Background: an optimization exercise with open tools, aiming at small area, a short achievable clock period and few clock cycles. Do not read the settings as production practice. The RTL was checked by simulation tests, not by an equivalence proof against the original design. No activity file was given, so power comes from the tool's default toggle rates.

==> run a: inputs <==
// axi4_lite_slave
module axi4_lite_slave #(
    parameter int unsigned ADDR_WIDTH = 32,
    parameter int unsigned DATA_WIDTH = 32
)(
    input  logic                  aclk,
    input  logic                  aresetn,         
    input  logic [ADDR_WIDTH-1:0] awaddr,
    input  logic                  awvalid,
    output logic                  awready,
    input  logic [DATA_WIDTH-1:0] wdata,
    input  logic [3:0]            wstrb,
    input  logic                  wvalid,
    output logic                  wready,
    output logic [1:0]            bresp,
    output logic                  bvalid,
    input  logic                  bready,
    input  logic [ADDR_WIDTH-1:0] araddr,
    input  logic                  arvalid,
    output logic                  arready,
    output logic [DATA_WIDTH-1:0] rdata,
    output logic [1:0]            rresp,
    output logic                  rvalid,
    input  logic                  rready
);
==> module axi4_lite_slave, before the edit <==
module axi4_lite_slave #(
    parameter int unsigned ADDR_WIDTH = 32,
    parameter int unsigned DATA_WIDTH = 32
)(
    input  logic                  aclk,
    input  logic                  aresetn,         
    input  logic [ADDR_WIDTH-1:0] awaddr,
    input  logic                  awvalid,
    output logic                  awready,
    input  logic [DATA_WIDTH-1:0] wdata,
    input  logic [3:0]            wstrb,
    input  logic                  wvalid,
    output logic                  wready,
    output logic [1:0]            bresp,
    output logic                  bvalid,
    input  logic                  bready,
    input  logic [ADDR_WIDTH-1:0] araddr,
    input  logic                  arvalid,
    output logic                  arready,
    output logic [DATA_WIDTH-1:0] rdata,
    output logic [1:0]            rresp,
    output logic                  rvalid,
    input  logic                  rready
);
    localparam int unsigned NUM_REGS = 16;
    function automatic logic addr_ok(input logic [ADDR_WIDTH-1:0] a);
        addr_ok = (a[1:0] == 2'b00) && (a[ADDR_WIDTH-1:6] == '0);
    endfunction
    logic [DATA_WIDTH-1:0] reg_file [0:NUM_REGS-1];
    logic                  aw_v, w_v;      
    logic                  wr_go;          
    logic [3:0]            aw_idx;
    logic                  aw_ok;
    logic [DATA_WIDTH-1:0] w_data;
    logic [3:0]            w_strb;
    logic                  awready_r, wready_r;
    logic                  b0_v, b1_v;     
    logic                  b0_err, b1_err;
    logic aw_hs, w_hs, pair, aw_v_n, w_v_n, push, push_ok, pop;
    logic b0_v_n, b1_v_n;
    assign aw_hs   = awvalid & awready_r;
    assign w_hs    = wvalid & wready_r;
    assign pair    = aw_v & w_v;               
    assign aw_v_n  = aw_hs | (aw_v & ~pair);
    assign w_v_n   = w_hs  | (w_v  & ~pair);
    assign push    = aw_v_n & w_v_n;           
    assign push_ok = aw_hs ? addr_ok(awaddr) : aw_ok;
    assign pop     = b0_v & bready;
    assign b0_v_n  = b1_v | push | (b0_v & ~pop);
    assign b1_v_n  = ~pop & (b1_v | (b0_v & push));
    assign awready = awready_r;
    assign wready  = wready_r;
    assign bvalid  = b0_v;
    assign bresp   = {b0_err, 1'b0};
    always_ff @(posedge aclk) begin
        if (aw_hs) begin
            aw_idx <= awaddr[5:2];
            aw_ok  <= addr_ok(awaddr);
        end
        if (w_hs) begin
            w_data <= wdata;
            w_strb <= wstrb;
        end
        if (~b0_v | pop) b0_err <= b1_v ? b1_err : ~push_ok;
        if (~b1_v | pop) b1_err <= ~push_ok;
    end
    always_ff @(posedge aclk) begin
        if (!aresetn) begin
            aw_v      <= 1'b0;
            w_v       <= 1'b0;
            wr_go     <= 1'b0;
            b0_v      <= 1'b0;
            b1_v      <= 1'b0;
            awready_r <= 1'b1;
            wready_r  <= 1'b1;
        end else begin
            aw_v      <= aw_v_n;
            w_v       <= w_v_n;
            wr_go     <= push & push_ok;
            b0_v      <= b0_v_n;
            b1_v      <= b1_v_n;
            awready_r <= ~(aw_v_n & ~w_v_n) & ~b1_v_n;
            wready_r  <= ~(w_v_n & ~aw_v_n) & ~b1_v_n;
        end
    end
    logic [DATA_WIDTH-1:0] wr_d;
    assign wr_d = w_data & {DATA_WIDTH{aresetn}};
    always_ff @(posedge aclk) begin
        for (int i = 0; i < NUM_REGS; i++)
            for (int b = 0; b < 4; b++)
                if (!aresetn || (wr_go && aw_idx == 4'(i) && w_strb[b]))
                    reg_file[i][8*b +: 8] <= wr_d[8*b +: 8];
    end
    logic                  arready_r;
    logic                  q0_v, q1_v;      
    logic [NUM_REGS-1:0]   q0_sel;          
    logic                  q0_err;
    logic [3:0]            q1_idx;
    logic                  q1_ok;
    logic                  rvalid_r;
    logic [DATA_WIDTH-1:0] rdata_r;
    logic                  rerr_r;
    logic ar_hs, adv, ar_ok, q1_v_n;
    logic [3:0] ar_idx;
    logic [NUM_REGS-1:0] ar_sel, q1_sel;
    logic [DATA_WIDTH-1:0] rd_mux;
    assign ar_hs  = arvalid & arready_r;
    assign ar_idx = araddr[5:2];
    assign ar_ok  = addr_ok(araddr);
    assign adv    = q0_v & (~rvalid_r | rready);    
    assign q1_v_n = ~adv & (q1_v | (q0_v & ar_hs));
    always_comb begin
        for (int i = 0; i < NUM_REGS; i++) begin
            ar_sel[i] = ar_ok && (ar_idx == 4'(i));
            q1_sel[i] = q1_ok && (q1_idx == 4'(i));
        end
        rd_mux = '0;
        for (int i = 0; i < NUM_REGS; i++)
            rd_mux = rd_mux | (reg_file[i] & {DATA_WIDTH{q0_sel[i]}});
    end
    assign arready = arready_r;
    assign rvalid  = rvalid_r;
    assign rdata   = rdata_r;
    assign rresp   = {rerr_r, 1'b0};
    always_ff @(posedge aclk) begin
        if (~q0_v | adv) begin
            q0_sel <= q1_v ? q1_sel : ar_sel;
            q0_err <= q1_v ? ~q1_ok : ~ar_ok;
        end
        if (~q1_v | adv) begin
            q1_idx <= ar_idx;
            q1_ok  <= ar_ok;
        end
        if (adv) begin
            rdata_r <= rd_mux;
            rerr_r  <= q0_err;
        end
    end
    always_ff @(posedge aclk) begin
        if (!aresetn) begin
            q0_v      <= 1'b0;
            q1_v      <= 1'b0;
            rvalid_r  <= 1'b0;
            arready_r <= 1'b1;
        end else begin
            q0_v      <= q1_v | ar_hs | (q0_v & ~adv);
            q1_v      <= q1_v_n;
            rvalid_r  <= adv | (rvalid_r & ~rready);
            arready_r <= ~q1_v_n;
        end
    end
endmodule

[Exercise aim]:
Find the string "awaddr" in the material above. Then copy each line that has it.

[Answer to this exercise]:
    input  logic [ADDR_WIDTH-1:0] awaddr,
    input  logic [ADDR_WIDTH-1:0] awaddr,
    assign push_ok = aw_hs ? addr_ok(awaddr) : aw_ok;
            aw_idx <= awaddr[5:2];
            aw_ok  <= addr_ok(awaddr);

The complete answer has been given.